TILOS Seminar: Closing the Virtuous Cycle of AI for IC and IC for AI
David Pan, Professor, University of Texas at Austin
The recent artificial intelligence (AI) boom has been primarily driven by three confluence forces: algorithms, big-data, and computing power enabled by modern integrated circuits (ICs), including specialized AI accelerators. This talk will present a closed-loop perspective for synergistic AI and agile IC design with two main themes, AI for IC and IC for AI. As semiconductor technology enters the era of extreme scaling and heterogeneous integration, IC design and manufacturing complexities become extremely high. More intelligent and agile IC design technologies are needed than ever to optimize performance, power, manufacturability, design cost, etc., and deliver equivalent scaling to Moore’s Law. This talk will present some recent results leveraging modern AI and machine learning advancement with domain-specific customizations for agile IC design and manufacturing, including open-sourced DREAMPlace (DAC’19 and TCAD’21 Best Paper Awards), DARPA-funded MAGICAL project for analog IC design automation, and LithoGAN for design-technology co-optimization. Meanwhile on the IC for AI frontier, customized ICs, including those with beyond-CMOS technologies, can drastically improve AI performance and energy efficiency by orders of magnitude. I will present our recent results on hardware and software co-design for optical neural networks and photonic ICs (which won the 2021 ACM Student Research Competition Grand Finals 1st Place). Closing the virtuous cycle between AI and IC holds great potential to significantly advance the state-of-the-art of each other.

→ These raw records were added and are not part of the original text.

==> src/rtl/group_sched_if.sv <==
// group_sched_if: start/source/grouping-datapath signal bundle for group_sched
interface group_sched_if #(
    parameter int WIDTH_D = 27
);
    logic               i_start;
    logic               i_src_valid;
    logic [WIDTH_D-1:0] i_src_data;
    logic               o_src_ready;
    logic               o_vsync;
    logic               o_hsync;
    logic               o_reuse;
    logic               o_valid;
    logic [WIDTH_D-1:0] o_tdata;
    logic               o_busy;
    logic               o_done;
    modport master (
        output i_start, i_src_valid, i_src_data,
        input  o_src_ready, o_vsync, o_hsync, o_reuse, o_valid, o_tdata, o_busy, o_done
    );
    modport slave (
        input  i_start, i_src_valid, i_src_data,
        output o_src_ready, o_vsync, o_hsync, o_reuse, o_valid, o_tdata, o_busy, o_done
    );
endinterface
**src/rtl/regfile_scoreboard_pkg.sv**
```systemverilog
// Shared constants and types for the integer register file with a long-latency scoreboard.
// Defaults here size the register file; write-port roles are fixed by index.
package rv_rf_pkg;

  localparam int unsigned XLEN   = 32;
  localparam int unsigned NREGS  = 32;
  localparam int unsigned NREAD  = 2;
  localparam int unsigned NWRITE = 2;
  localparam int unsigned AW     = $clog2(NREGS);

  typedef logic [AW-1:0] reg_idx_t;

  // ALU writeback always uses the lowest port, MUL/DIV writeback the highest.
  localparam int unsigned WB_ALU = 0;
  localparam int unsigned WB_MDU = NWRITE - 1;

endpackage

```
**src/rtl/regfile_scoreboard_if.sv**
```systemverilog
// Decode/writeback-facing bus of the register file: read ports, write ports,
// reservation request and scoreboard status.
interface regfile_scoreboard_if #(
  parameter int unsigned XLEN   = rv_rf_pkg::XLEN,
  parameter int unsigned NREGS  = rv_rf_pkg::NREGS,
  parameter int unsigned NREAD  = rv_rf_pkg::NREAD,
  parameter int unsigned NWRITE = rv_rf_pkg::NWRITE
);
  localparam int unsigned AW = $clog2(NREGS);

  logic [NREAD*AW-1:0]    rd_addr;
  logic [NREAD*XLEN-1:0]  rd_data;
  logic [NREAD-1:0]       rd_busy;
  logic [NWRITE-1:0]      wr_en;
  logic [NWRITE*AW-1:0]   wr_addr;
  logic [NWRITE*XLEN-1:0] wr_data;
  logic                   rsv_en;
  logic [AW-1:0]          rsv_addr;
  logic                   rsv_ready;
  logic [AW:0]            busy_cnt;
  logic                   hazard_err;

  modport master (
    output rd_addr, wr_en, wr_addr, wr_data, rsv_en, rsv_addr,
    input  rd_data, rd_busy, rsv_ready, busy_cnt, hazard_err
  );

  modport slave (
    input  rd_addr, wr_en, wr_addr, wr_data, rsv_en, rsv_addr,
    output rd_data, rd_busy, rsv_ready, busy_cnt, hazard_err
  );

endinterface

```
**src/rtl/regfile_scoreboard_pending_tracker.sv**
```systemverilog
// Pending-result scoreboard: per-register pending bits, outstanding count and sticky hazard flag.
// With RF_BYPASS_EN defined, a same-cycle MUL/DIV clear makes a register reservable.
module rf_pending_tracker #(
  parameter int unsigned NREGS  = rv_rf_pkg::NREGS,
  parameter int unsigned NWRITE = rv_rf_pkg::NWRITE
) (
  input  logic                       clk,
  input  logic                       rst,
  input  logic                       rsv_en,
  input  logic [$clog2(NREGS)-1:0]   rsv_addr,
  input  logic [NWRITE-1:0]          wr_en,
  input  logic [NWRITE*$clog2(NREGS)-1:0] wr_addr,
  output logic [NREGS-1:0]           pending,
  output logic                       rsv_ready,
  output logic [$clog2(NREGS):0]     busy_cnt,
  output logic                       hazard_err
);
  import rv_rf_pkg::*;

  localparam int unsigned AW  = $clog2(NREGS);
  localparam int unsigned MDU = NWRITE - 1;

  logic [AW-1:0]    mdu_addr;
  logic [NREGS-1:0] clr_vec;
  logic [NREGS-1:0] set_vec;
  logic             clr_any;
  logic             rsv_free;
  logic             rsv_take;
  logic             side_hit;
  logic             haz_now;
  logic [NREGS-1:0] pending_nxt;
  logic [AW:0]      cnt_nxt;

  always_comb begin
    mdu_addr = wr_addr[MDU*AW +: AW];
    clr_vec  = '0;
    if (wr_en[MDU] && (mdu_addr != '0) && pending[mdu_addr])
      clr_vec[mdu_addr] = 1'b1;
    clr_any = |clr_vec;

`ifdef RF_BYPASS_EN
    rsv_free = !pending[rsv_addr] || (rsv_addr == '0) || clr_vec[rsv_addr];
`else
    rsv_free = !pending[rsv_addr] || (rsv_addr == '0);
`endif
    rsv_take = rsv_en && (rsv_addr != '0) && rsv_free;

    set_vec = '0;
    if (rsv_take)
      set_vec[rsv_addr] = 1'b1;

    // Only the non-MDU ports can overwrite a result still owed by MUL/DIV.
    side_hit = 1'b0;
    for (int unsigned p = WB_ALU; p + 1 < NWRITE; p++) begin
      if (wr_en[p] && (wr_addr[p*AW +: AW] != '0) && pending[wr_addr[p*AW +: AW]])
        side_hit = 1'b1;
    end
    haz_now = (rsv_en && !rsv_free) || side_hit;

    // Set after clear so a reservation landing on a just-retired register survives.
    pending_nxt = (pending & ~clr_vec) | set_vec;
    cnt_nxt     = busy_cnt + {{AW{1'b0}}, rsv_take} - {{AW{1'b0}}, clr_any};
  end

  assign rsv_ready = rsv_free;

  always_ff @(posedge clk or posedge rst) begin
    if (rst) begin
      pending    <= '0;
      busy_cnt   <= '0;
      hazard_err <= 1'b0;
    end else begin
      pending    <= pending_nxt;
      busy_cnt   <= cnt_nxt;
      hazard_err <= hazard_err | haz_now;
    end
  end

endmodule

```
**src/rtl/regfile_scoreboard.sv**
```systemverilog
// Integer register file: NREAD combinational reads, NWRITE prioritised writes, x0 hard-wired,
// plus a pending scoreboard for MUL/DIV results. RF_BYPASS_EN enables same-cycle forwarding.
module regfile_scoreboard #(
  parameter int unsigned XLEN   = rv_rf_pkg::XLEN,
  parameter int unsigned NREGS  = rv_rf_pkg::NREGS,
  parameter int unsigned NREAD  = rv_rf_pkg::NREAD,
  parameter int unsigned NWRITE = rv_rf_pkg::NWRITE
) (
  input logic                 clk,
  input logic                 rst,
  regfile_scoreboard_if.slave bus
);
  import rv_rf_pkg::*;

  localparam int unsigned AW = $clog2(NREGS);
`ifdef RF_BYPASS_EN
  localparam int unsigned MDU = NWRITE - 1;
`endif

  logic [XLEN-1:0]       regs [NREGS];
  logic [NREGS-1:0]      pending;
  logic [NREAD*XLEN-1:0] rd_data_c;
  logic [NREAD-1:0]      rd_busy_c;
  logic                  rsv_ready_c;
  logic [AW:0]           busy_cnt_c;
  logic                  hazard_c;

  rf_pending_tracker #(
    .NREGS  (NREGS),
    .NWRITE (NWRITE)
  ) u_pending (
    .clk        (clk),
    .rst        (rst),
    .rsv_en     (bus.rsv_en),
    .rsv_addr   (bus.rsv_addr),
    .wr_en      (bus.wr_en),
    .wr_addr    (bus.wr_addr),
    .pending    (pending),
    .rsv_ready  (rsv_ready_c),
    .busy_cnt   (busy_cnt_c),
    .hazard_err (hazard_c)
  );

  // Ascending port order: the highest-indexed port writing an index wins.
  always_ff @(posedge clk or posedge rst) begin
    if (rst) begin
      for (int unsigned r = 0; r < NREGS; r++)
        regs[r] <= '0;
    end else begin
      for (int unsigned p = WB_ALU; p < NWRITE; p++) begin
        if (bus.wr_en[p] && (bus.wr_addr[p*AW +: AW] != '0))
          regs[bus.wr_addr[p*AW +: AW]] <= bus.wr_data[p*XLEN +: XLEN];
      end
    end
  end

  always_comb begin
    rd_data_c = '0;
    rd_busy_c = '0;
    for (int unsigned i = 0; i < NREAD; i++) begin
      logic [AW-1:0]   a;
      logic [XLEN-1:0] d;
      logic            b;
      a = bus.rd_addr[i*AW +: AW];
      d = regs[a];
      b = pending[a];
`ifdef RF_BYPASS_EN
      for (int unsigned p = WB_ALU; p < NWRITE; p++) begin
        if (bus.wr_en[p] && (bus.wr_addr[p*AW +: AW] == a))
          d = bus.wr_data[p*XLEN +: XLEN];
      end
      if (bus.wr_en[MDU] && (bus.wr_addr[MDU*AW +: AW] == a))
        b = 1'b0;
`endif
      if (a == '0) begin
        d = '0;
        b = 1'b0;
      end
      rd_data_c[i*XLEN +: XLEN] = d;
      rd_busy_c[i]              = b;
    end
  end

  assign bus.rd_data    = rd_data_c;
  assign bus.rd_busy    = rd_busy_c;
  assign bus.rsv_ready  = rsv_ready_c;
  assign bus.busy_cnt   = busy_cnt_c;
  assign bus.hazard_err = hazard_c;

endmodule

```
**src/flat_wrapper.sv**
```systemverilog
// flat-port wrapper written by rule: the top's interface ports become plain ports
module regfile_scoreboard_flat import rv_rf_pkg::*;
#(
  parameter int unsigned XLEN   = rv_rf_pkg::XLEN,
  parameter int unsigned NREGS  = rv_rf_pkg::NREGS,
  parameter int unsigned NREAD  = rv_rf_pkg::NREAD,
  parameter int unsigned NWRITE = rv_rf_pkg::NWRITE
)
  (clk, rst, bus_rd_addr, bus_wr_en, bus_wr_addr, bus_wr_data, bus_rsv_en, bus_rsv_addr, bus_rd_data, bus_rd_busy, bus_rsv_ready, bus_busy_cnt, bus_hazard_err);
  regfile_scoreboard_if #(.XLEN(XLEN), .NREGS(NREGS), .NREAD(NREAD), .NWRITE(NWRITE)) bus_i ();
  input logic clk;
  input logic rst;
  input wire logic [$bits(bus_i.rd_addr)-1:0] bus_rd_addr;
  input wire logic [$bits(bus_i.wr_en)-1:0] bus_wr_en;
  input wire logic [$bits(bus_i.wr_addr)-1:0] bus_wr_addr;
  input wire logic [$bits(bus_i.wr_data)-1:0] bus_wr_data;
  input wire logic [$bits(bus_i.rsv_en)-1:0] bus_rsv_en;
  input wire logic [$bits(bus_i.rsv_addr)-1:0] bus_rsv_addr;
  output wire logic [$bits(bus_i.rd_data)-1:0] bus_rd_data;
  output wire logic [$bits(bus_i.rd_busy)-1:0] bus_rd_busy;
  output wire logic [$bits(bus_i.rsv_ready)-1:0] bus_rsv_ready;
  output wire logic [$bits(bus_i.busy_cnt)-1:0] bus_busy_cnt;
  output wire logic [$bits(bus_i.hazard_err)-1:0] bus_hazard_err;
  assign bus_i.rd_addr = bus_rd_addr;
  assign bus_i.wr_en = bus_wr_en;
  assign bus_i.wr_addr = bus_wr_addr;
  assign bus_i.wr_data = bus_wr_data;
  assign bus_i.rsv_en = bus_rsv_en;
  assign bus_i.rsv_addr = bus_rsv_addr;
  assign bus_rd_data = bus_i.rd_data;
  assign bus_rd_busy = bus_i.rd_busy;
  assign bus_rsv_ready = bus_i.rsv_ready;
  assign bus_busy_cnt = bus_i.busy_cnt;
  assign bus_hazard_err = bus_i.hazard_err;
  regfile_scoreboard #(.XLEN(XLEN), .NREGS(NREGS), .NREAD(NREAD), .NWRITE(NWRITE)) u_core (.clk(clk), .rst(rst), .bus(bus_i));
endmodule
```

TILOS Seminar: A Mixture of Past, Present, and Future
Arya Mazumdar, Associate Professor, UC San Diego
The problems of heterogeneity pose major challenges in extracting meaningful information from data as well as in the subsequent decision making or prediction tasks. Heterogeneity brings forward some very fundamental theoretical questions of machine learning. For unsupervised learning, a standard technique is the use of mixture models for statistical inference. However for supervised learning, labels can be generated via a mixture of functional relationships. We will provide a survey of results on parameter learning in mixture models, some unexpected connections with other problems, and some interesting future directions.